── STORED DATA ──

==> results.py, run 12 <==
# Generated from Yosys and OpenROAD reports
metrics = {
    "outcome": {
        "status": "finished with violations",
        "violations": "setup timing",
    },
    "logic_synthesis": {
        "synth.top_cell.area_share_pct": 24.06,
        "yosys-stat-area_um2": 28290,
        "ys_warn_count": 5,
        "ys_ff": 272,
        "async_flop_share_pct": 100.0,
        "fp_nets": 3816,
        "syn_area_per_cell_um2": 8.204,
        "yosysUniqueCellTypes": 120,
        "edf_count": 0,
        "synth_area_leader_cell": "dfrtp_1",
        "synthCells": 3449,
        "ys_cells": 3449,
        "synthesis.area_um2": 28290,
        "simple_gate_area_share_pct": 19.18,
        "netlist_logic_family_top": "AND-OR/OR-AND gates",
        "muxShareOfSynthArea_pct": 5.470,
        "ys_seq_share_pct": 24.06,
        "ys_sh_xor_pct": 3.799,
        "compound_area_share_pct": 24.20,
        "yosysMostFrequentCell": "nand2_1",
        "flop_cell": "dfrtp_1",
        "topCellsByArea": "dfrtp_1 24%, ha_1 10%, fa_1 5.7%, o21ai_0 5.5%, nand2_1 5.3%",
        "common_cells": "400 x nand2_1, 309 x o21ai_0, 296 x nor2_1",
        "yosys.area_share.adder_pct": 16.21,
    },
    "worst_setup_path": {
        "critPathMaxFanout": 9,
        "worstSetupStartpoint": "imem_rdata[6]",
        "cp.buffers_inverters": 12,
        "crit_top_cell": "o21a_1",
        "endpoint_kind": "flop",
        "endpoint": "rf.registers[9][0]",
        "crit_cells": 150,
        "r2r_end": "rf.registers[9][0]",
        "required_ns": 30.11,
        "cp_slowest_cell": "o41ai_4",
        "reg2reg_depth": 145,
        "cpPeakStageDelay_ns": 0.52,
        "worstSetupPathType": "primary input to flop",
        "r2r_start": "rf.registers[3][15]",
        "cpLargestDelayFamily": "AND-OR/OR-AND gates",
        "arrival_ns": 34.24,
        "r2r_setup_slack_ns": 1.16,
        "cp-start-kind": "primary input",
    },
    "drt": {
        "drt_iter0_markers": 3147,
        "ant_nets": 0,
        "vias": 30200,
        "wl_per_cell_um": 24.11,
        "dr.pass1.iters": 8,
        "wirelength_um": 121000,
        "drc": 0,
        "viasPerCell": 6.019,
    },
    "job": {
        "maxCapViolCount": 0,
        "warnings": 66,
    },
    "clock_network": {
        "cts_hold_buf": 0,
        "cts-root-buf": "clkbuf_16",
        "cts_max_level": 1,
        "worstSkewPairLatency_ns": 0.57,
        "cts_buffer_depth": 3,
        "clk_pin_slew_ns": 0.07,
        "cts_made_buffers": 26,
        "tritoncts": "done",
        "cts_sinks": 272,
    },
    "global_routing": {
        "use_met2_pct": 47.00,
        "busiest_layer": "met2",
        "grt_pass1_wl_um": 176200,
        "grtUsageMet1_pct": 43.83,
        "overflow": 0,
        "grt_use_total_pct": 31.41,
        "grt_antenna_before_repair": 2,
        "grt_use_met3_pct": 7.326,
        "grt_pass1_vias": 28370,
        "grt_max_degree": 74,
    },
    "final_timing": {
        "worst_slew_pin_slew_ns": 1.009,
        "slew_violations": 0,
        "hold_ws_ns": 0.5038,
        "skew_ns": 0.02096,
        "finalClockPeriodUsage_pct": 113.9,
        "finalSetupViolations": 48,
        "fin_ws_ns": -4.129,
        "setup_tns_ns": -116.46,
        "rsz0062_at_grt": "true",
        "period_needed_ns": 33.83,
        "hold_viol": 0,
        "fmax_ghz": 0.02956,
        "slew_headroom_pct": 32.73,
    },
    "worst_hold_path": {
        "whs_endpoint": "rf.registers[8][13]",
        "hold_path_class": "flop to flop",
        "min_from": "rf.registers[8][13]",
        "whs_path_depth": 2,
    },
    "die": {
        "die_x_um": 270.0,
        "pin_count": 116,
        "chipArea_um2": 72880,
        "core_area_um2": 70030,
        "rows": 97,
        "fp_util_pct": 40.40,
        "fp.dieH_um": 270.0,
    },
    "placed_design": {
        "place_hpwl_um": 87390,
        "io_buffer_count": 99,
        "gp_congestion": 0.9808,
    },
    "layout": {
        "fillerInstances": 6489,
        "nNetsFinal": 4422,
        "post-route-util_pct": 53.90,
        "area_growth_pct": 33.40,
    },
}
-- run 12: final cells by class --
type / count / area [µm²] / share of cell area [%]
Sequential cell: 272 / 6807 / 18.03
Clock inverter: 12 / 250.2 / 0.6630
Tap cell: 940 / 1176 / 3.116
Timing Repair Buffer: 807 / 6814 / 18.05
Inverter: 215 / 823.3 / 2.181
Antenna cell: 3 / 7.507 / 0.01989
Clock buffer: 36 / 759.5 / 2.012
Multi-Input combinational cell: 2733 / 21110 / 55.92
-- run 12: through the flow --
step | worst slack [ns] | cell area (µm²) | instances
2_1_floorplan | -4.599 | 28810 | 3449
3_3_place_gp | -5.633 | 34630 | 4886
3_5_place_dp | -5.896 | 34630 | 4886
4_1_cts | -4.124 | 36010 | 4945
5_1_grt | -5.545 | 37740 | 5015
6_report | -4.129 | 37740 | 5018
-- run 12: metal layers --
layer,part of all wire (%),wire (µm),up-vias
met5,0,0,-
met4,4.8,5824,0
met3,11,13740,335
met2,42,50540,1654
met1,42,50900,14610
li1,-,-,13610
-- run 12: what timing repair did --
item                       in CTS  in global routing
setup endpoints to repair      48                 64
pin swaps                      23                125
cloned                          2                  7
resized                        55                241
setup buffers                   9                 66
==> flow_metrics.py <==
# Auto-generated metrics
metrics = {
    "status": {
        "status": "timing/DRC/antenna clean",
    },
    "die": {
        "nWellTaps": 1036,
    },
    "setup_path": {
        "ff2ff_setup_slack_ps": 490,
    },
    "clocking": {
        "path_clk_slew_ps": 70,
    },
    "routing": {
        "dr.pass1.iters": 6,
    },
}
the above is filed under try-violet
## run A
==> flow/design.v (excerpt) <==
module udp_ipv4_tx (
    input  wire             ap_clk,
    input  wire             ap_rst_n,
    input  wire  [31:0]     my_ip_addr,
    input  wire   [7:0]     ip_protocol,
    input  wire             s_axis_tx_meta_tvalid,
    output wire             s_axis_tx_meta_tready,
    input  wire [255:0]     s_axis_tx_meta_tdata,
    input  wire             s_axis_tx_data_tvalid,
    output wire             s_axis_tx_data_tready,
    input  wire  [63:0]     s_axis_tx_data_tdata,
    input  wire   [7:0]     s_axis_tx_data_tkeep,
    input  wire             s_axis_tx_data_tlast,
    output wire             m_axis_tx_data_tvalid,
    input  wire             m_axis_tx_data_tready,
    output wire   [63:0]    m_axis_tx_data_tdata,
    output wire    [7:0]    m_axis_tx_data_tkeep,
    output wire             m_axis_tx_data_tlast,
    output wire   [31:0]    datagrams_transmitted
);
Settings: LEC_CHECK=0, ABC_AREA=1, CAP_MARGIN=20, CORE_MARGIN=2, CORE_UTILIZATION=40, GPL_ROUTABILITY_DRIVEN=0, GPL_TIMING_DRIVEN=0, MAX_ROUTING_LAYER=met4, SETUP_SLACK_MARGIN=-0.27, SLEW_MARGIN=35, TNS_END_PERCENT=90; clock period 5.82 ns.
run.sh (not shown) runs the stock make flow with config.mk's settings and CLKGATE_MAP_FILE=.
Run A closes out successfully: all stages finished, all timing, DRC and antenna checks passed.
Here is what was changed in the inputs of run B compared with run A.
==> flow/config.mk <==
export PLATFORM = sky130hd
export DESIGN_NAME = udp_ipv4_tx
export DESIGN_NICKNAME = udp_ipv4_tx
export VERILOG_FILES = /design/flow/design.v
export SDC_FILE = /design/flow/constraint.sdc
export NUM_CORES = 4
export LEC_CHECK = 0
export CAP_MARGIN = 20
export CORE_MARGIN = 2
export CORE_UTILIZATION = 44
export PLACE_DENSITY = 0.6
export SLEW_MARGIN = 20
==> flow/constraint.sdc <==
create_clock -name core_clock -period 3.07 [get_ports {ap_clk}]
set_input_delay 0.6140 -clock core_clock [delete_from_list [all_inputs] [get_ports {ap_clk}]]
set_output_delay 0.6140 -clock core_clock [all_outputs]
set_load 0.01 [all_outputs]
Results
Run B finished all stages; however, its layout fails the closing checks, the failures being setup timing. Clock period minus worst slack ended up 290 ps lower on run B than on run A. The share of total power in combinational logic on run B is in line with that on run A. In the tables for run B and run A, core utilization reads lower with run A. The capture point of the critical path comes out udp_tx_i.datagrams_transmitted[27] in one run and tx_ipv4_i.tx_ipv4_reg_slice.slice_i.o_last in the other, namely in run A and run B respectively. Of run B and run A, it is run B that has the lower initial antenna violation count. Going from run A to run B, the post-route clock period utilization was found to have gone up by 47 points. The growth of design area from synthesis to finish in run B was higher than what run A gave. In run B the number of global-route vias before repair turned out 1471 lower than in run A.
Edits applied to the flow inputs when going from run B to run C:
diff --git a/flow/config.mk b/flow/config.mk
--- a/flow/config.mk
+++ b/flow/config.mk
@@ -7,0 +8 @@
+export ABC_AREA = 1
@@ -10,2 +11,3 @@
-export CORE_UTILIZATION = 44
-export PLACE_DENSITY = 0.6
+export CORE_UTILIZATION = 61
+export CTS_CLUSTER_SIZE = 96
+export PLACE_DENSITY = 0.38
@@ -12,0 +15 @@
+export TNS_END_PERCENT = 10
==> comparison <==
What run C reported for total power per unit cell area has to be multiplied by 0.943 to get the figure for run B. NOTE switching power total run B->run C increased by a few percent. Run C vs run B — yosys-reported design area after synthesis dropped 0.55%. Run C | stages: all done | timing, DRC, antenna: all pass.

========
== job 1154 ==
udp_ipv4_tx again, from the RTL that the note above started with.
export LEC_CHECK = 0
export ABC_AREA = 1
export CAP_MARGIN = 20
export CORE_MARGIN = 2
export CORE_UTILIZATION = 40
export GPL_TIMING_DRIVEN = 0
export HOLD_SLACK_MARGIN = 0.1
export MAX_ROUTING_LAYER = met4
export SETUP_SLACK_MARGIN = -0.27
export SLEW_MARGIN = 35
export TNS_END_PERCENT = 90
create_clock -name core_clock -period 6.34 [get_ports {ap_clk}]
Inputs modified between job 1154 and job 2449:
- clearing TNS_END_PERCENT, which used to be 90
- putting PLACE_DENSITY at 0.6 where nothing was set
- clearing MAX_ROUTING_LAYER, which used to be met4
- swapping -0.27 for 0.44 in SETUP_SLACK_MARGIN
- clearing HOLD_SLACK_MARGIN, which used to be 0.1
- swapping 35 for 20 in SLEW_MARGIN
- clearing GPL_TIMING_DRIVEN, which used to be 0
- clearing ABC_AREA, which used to be 1
- swapping 6.34 for 4.33 in the clock period (ns, I/O delays scaled along)
Findings:
- Job 2449 against job 1154: final routed wire length divided by cell count down about 9%; clock share of power picked up an extra 1.8 points; total count of hold-check failures in the final report closely matched the old numbers.
- Lower count of mapped cells out of synthesis goes to job 2449 over job 1154.
- Time the final worst path needs with I/O delays and setup: lower on job 2449
- As of job 2449, final standard cell area without fillers had fallen slightly compared to job 1154.
- Going from job 1154 to job 2449, routed wire length lost 17 mm, end-of-flow core utilization lower.
Input-level comparison between job 5658 and job 2449:
- a change of SETUP_SLACK_MARGIN from 0.44 to 0.61
- an added CTS_CLUSTER_SIZE of 50
- a change of CORE_UTILIZATION from 40 to 66
- a change of the clock period (ns, I/O delays scaled along) from 4.33 to 2.71
Notes after the runs:
- Job 5658: flow complete, layout not clean; failing: negative setup slack
- Minimum setup slack after placement, job 5658 and job 2449, lower one = job 5658.
- Sort job 5658 and job 2449 by leakage power figure asc -> top: job 2449
- Job 2449 reports its worst min-delay path class as flip-flop to flip-flop while job 5658 reports input port to flip-flop.
- Job 5658: transition time at the pin with the least slew margin higher than job 2449
- When job 5658 is set beside job 2449, its total track usage turns out to be 14 points larger.
- Compared with job 2449, job 5658 shows horizontal extent of the die lower by about 22%.

========
udp_ipv4_tx again, from the RTL that the note above started with.
export LEC_CHECK = 0
export CAP_MARGIN = 20
export CORE_MARGIN = 2
export CORE_UTILIZATION = 72
export CTS_CLUSTER_DIAMETER = 210
export PLACE_DENSITY_LB_ADDON = 0.27
export SETUP_SLACK_MARGIN = 0.1
export SLEW_MARGIN = 20
create_clock -name core_clock -period 1.17 [get_ports {ap_clk}]
The starting point died in 4_1_cts on DPL-0038.
==> next run, changes <==
--- a/flow/config.mk
+++ b/flow/config.mk
@@ -10,4 +10,2 @@
-export CORE_UTILIZATION = 72
-export CTS_CLUSTER_DIAMETER = 210
-export PLACE_DENSITY_LB_ADDON = 0.27
-export SETUP_SLACK_MARGIN = 0.1
+export CORE_UTILIZATION = 27
+export PLACE_DENSITY = 0.6
==> flow/constraint.sdc (replaced) <==
create_clock -name core_clock -period 4.33 [get_ports {ap_clk}]
set_input_delay 0.8660 -clock core_clock [delete_from_list [all_inputs] [get_ports {ap_clk}]]
set_output_delay 0.8660 -clock core_clock [all_outputs]
set_load 0.01 [all_outputs]
This time the run completed with no timing, DRC or antenna violations.
Die size rose to 2.6 times its value.
Synthesized area is unchanged.
Synthesized cell count stays the same.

───

PROBLEM REQUIREMENTS:
Each line in the entries above that includes the word "registers" counts once; state the total and nothing else.

ANSWER:
5